### WHAT TO PRODUCE
Beginning with the line that holds "sdd_pkg::BK_IDLE: q_pop = !q_empty;" in the data below, give again every line through the one that holds "dig_nxt = dig_r + 1'b1;", exactly as written.
- - -
### src/rtl/core/sdd_back.sv
// Back end: walks four digits' lit font dots, one per unstalled cycle, into an output register.
module sdd_back (
  input  logic             clk,
  input  logic             rst_n,
  input  logic             q_empty,
  input  sdd_pkg::digits_t q_head,
  output logic             q_pop,
  output logic             out_empty,
  input  logic             out_pop,
  output logic [3:0]       out_dot_x,
  output logic [2:0]       out_dot_y,
  output logic             out_final_dot
);

  sdd_pkg::back_state_t st_r, st_nxt;
  sdd_pkg::digits_t     digits_r, digits_nxt;
  sdd_pkg::digit_sel_t  dig_r, dig_nxt;
  sdd_pkg::glyph_t      rem_r, rem_nxt;
  logic                 ov_r, ov_nxt;
  logic [3:0]           x_r, x_nxt;
  logic [2:0]           y_r, y_nxt;
  logic                 fin_r, fin_nxt;

  logic                 out_ready, emit;
  sdd_pkg::glyph_t      low_bit, rem_clr;
  sdd_pkg::dot_idx_t    idx;
  logic                 last_of_digit, last_of_item;

  assign out_ready = !ov_r || out_pop;

  always_comb begin
    low_bit = rem_r & (~rem_r + 1'b1);
    rem_clr = rem_r & ~low_bit;
    idx     = '0;
    for (int i = 0; i < sdd_pkg::GLYPH_DOTS; i++) begin
      if (low_bit[i]) begin
        idx = 4'(i);
      end
    end
    last_of_digit = rem_clr == '0;
    last_of_item  = last_of_digit && (dig_r == sdd_pkg::LAST_DIGIT);
  end

  // next state
  always_comb begin
    st_nxt = st_r;
    case (st_r)
      sdd_pkg::BK_IDLE: begin
        if (!q_empty) begin
          st_nxt = sdd_pkg::BK_RUN;
        end
      end
      sdd_pkg::BK_RUN: begin
        if (out_ready && last_of_item) begin
          st_nxt = sdd_pkg::BK_IDLE;
        end
      end
      default: st_nxt = sdd_pkg::BK_IDLE;
    endcase
  end

  // outputs
  always_comb begin
    q_pop = 1'b0;
    emit  = 1'b0;
    case (st_r)
      sdd_pkg::BK_IDLE: q_pop = !q_empty;
      sdd_pkg::BK_RUN:  emit  = out_ready;
      default: begin
        q_pop = 1'b0;
        emit  = 1'b0;
      end
    endcase
  end

  always_comb begin
    digits_nxt = digits_r;
    dig_nxt    = dig_r;
    rem_nxt    = rem_r;
    ov_nxt     = ov_r;
    x_nxt      = x_r;
    y_nxt      = y_r;
    fin_nxt    = fin_r;
    if (q_pop) begin
      digits_nxt = q_head;
      dig_nxt    = '0;
      rem_nxt    = sdd_pkg::glyph(q_head[0]);
    end else if (emit) begin
      if (last_of_digit) begin
        dig_nxt = dig_r + 1'b1;
        rem_nxt = sdd_pkg::glyph(digits_r[dig_nxt]);
      end else begin
        rem_nxt = rem_clr;
      end
    end
    if (out_ready) begin
      ov_nxt = emit;
    end
    if (emit) begin
      x_nxt   = {dig_r, 2'b00} + sdd_pkg::DIGIT_RIGHT - {2'b00, sdd_pkg::dot_col(idx)};
      y_nxt   = sdd_pkg::TOP_ROW + sdd_pkg::dot_row(idx);
      fin_nxt = last_of_item;
    end
  end

  assign out_empty     = !ov_r;
  assign out_dot_x     = x_r;
  assign out_dot_y     = y_r;
  assign out_final_dot = fin_r;

  always_ff @(posedge clk) begin
    if (!rst_n) begin
      st_r <= sdd_pkg::BK_IDLE;
      ov_r <= 1'b0;
    end else begin
      st_r <= st_nxt;
      ov_r <= ov_nxt;
    end
    digits_r <= digits_nxt;
    dig_r    <= dig_nxt;
    rem_r    <= rem_nxt;
    x_r      <= x_nxt;
    y_r      <= y_nxt;
    fin_r    <= fin_nxt;
  end

endmodule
- - -
### WRITTEN RESPONSE
      sdd_pkg::BK_IDLE: q_pop = !q_empty;
      sdd_pkg::BK_RUN:  emit  = out_ready;
      default: begin
        q_pop = 1'b0;
        emit  = 1'b0;
      end
    endcase
  end

  always_comb begin
    digits_nxt = digits_r;
    dig_nxt    = dig_r;
    rem_nxt    = rem_r;
    ov_nxt     = ov_r;
    x_nxt      = x_r;
    y_nxt      = y_r;
    fin_nxt    = fin_r;
    if (q_pop) begin
      digits_nxt = q_head;
      dig_nxt    = '0;
      rem_nxt    = sdd_pkg::glyph(q_head[0]);
    end else if (emit) begin
      if (last_of_digit) begin
        dig_nxt = dig_r + 1'b1;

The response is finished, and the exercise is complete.